Imagine a curious or potentially malicious user making the following GraphQL query:
{
users(search: "{\"email\": {\"$gte\": \"\"}}",
options: "{\"skip\": 0, \"limit\": 10}") {
_id
username
fullname
email
}
}
The entire search
JSON object is passed directly into the Users.find
query. This query will return all users in the collection.
Thankfully, a malicious user would only receive our users’ usernames, full names, and email addresses. Or would they?
The options
JSON input could also be maliciously modified:
{
users(search: "{\"email\": {\"$gte\": \"\"}}",
options: "{\"fields\": {}}") {
_id
username
fullname
email
}
}
By passing in their own fields
object, an attacker could overwrite the fields
specified by the server. This combination of search
and options
would return all fields (specified in the GraphQL schema) for all users in the system.
These fields might include sensitive information like their hashed passwords, session tokens, purchase history, etc…
Fixing the Vulnerability
In this case, and in most cases, the solution here is to be explicit about what we expect to receive from the client. Instead of receiving our flexible search
and options
objects from the client, we’ll instead ask for each field individually:
type Query {
users(fullname: String,
username: String,
email: String,
skip: Number!,
limit: Number!): [User]
}
By making the search fields (fullname
, username
, and email
) optional, the querying user can omit and of the fields they don’t wish to search on.
Now we can update our resolver to account for this explicitness:
{
Query: {
users: (_root, args, _context) => {
let search = _.extend({}, args.fullname ? { fullname } : {},
args.username ? { username } : {},
args.email ? { email } : {});
return Users.find(search, {
fields: {
_id: 1,
username: 1,
fullname: 1,
email: 1
},
skip: args.skip,
limit: args.limit
});
}
}
}
If either fullname
, username
, or email
are passed into the query, we’ll add them to our query. We can safely dump this user-provided data into our query because we know it’s a String
at this point thanks to GraphQL.
Lastly, we’ll set skip
and limit
on our MongoDB query to whatever was passed in from the client. We can be confident that our fields
can’t possibly be overridden.
Final Thoughts
Custom scalar types, and the JSON scalar type specifically, aren’t all bad. As we discussed, they’re a powerful and important tool for building out your GraphQL schema.
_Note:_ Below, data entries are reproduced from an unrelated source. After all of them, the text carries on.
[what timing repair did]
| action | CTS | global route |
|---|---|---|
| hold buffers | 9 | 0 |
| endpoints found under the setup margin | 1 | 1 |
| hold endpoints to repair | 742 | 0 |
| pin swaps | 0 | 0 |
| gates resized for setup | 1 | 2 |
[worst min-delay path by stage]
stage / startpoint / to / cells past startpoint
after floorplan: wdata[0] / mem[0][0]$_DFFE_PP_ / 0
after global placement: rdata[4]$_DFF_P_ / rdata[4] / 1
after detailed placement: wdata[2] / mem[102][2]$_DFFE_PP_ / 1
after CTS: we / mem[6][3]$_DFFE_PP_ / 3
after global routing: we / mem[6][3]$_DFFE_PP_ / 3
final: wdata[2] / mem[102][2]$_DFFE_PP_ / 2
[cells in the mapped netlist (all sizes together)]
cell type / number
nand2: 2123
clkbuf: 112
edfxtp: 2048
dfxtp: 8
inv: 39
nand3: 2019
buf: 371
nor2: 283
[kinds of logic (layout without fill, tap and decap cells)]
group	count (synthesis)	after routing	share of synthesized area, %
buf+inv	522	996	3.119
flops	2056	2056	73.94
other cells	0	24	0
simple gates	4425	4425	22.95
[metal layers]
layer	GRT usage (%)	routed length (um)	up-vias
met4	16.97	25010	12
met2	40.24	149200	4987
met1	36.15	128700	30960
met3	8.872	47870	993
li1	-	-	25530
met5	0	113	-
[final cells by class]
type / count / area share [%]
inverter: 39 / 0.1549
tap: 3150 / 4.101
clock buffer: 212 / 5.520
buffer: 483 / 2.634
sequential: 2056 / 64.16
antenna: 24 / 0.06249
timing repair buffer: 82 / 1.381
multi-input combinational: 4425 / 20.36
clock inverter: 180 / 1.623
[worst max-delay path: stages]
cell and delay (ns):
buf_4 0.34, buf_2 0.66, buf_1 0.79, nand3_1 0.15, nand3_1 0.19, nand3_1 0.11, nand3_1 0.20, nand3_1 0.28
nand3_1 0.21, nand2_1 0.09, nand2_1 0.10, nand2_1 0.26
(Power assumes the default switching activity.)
--- src/rtl/core/u8lt_pkg.sv ---
// Shared types, widths and byte-class constants for the UTF-8 decoder with line tracking.
package u8lt_pkg;

    localparam int unsigned ST_W   = 3;
    localparam int unsigned CP_W   = 21;
    localparam int unsigned LEN_W  = 3;
    localparam int unsigned LINE_W = 24;
    localparam int unsigned COL_W  = 16;
    localparam int unsigned OFS_W  = 32;

    localparam int unsigned LINE_BITS_DEF   = 24;
    localparam int unsigned COLUMN_BITS_DEF = 16;
    localparam int unsigned OFFSET_BITS_DEF = 32;

    localparam logic [7:0] MASK_LEAD2 = 8'hE0;
    localparam logic [7:0] PAT_LEAD2  = 8'hC0;
    localparam logic [7:0] MASK_LEAD3 = 8'hF0;
    localparam logic [7:0] PAT_LEAD3  = 8'hE0;
    localparam logic [7:0] MASK_LEAD4 = 8'hF8;
    localparam logic [7:0] PAT_LEAD4  = 8'hF0;
    localparam logic [7:0] MASK_CONT  = 8'hC0;
    localparam logic [7:0] PAT_CONT   = 8'h80;
    localparam logic [7:0] MAX_ASCII  = 8'h7F;

    localparam logic [CP_W-1:0] CP_NEWLINE = 21'h00000A;

    localparam logic OP_DATA = 1'b0;
    localparam logic OP_END  = 1'b1;

    typedef enum logic [ST_W-1:0] {
        ST_OK       = 3'd0,
        ST_BAD_LEAD = 3'd1,
        ST_BAD_CONT = 3'd2,
        ST_TRUNC    = 3'd3,
        ST_END      = 3'd4
    } t_status;

    typedef struct packed {
        logic              has;
        t_status           status;
        logic [CP_W-1:0]   code_point;
        logic [LEN_W-1:0]  byte_length;
    } t_result;

endpackage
However, when using JSON types, or any other sufficiently expressive custom scalar types, it’s important to remember to make assertions about the type and shape of user-provided data. If you’re assuming that the data passed in through a JSON field is a string, check that it’s a string.
If a more primitive GraphQL type, like a Number
fulfills the same functionality requirements as a JSON
type, even at the cost of some verbosity, use the primitive type.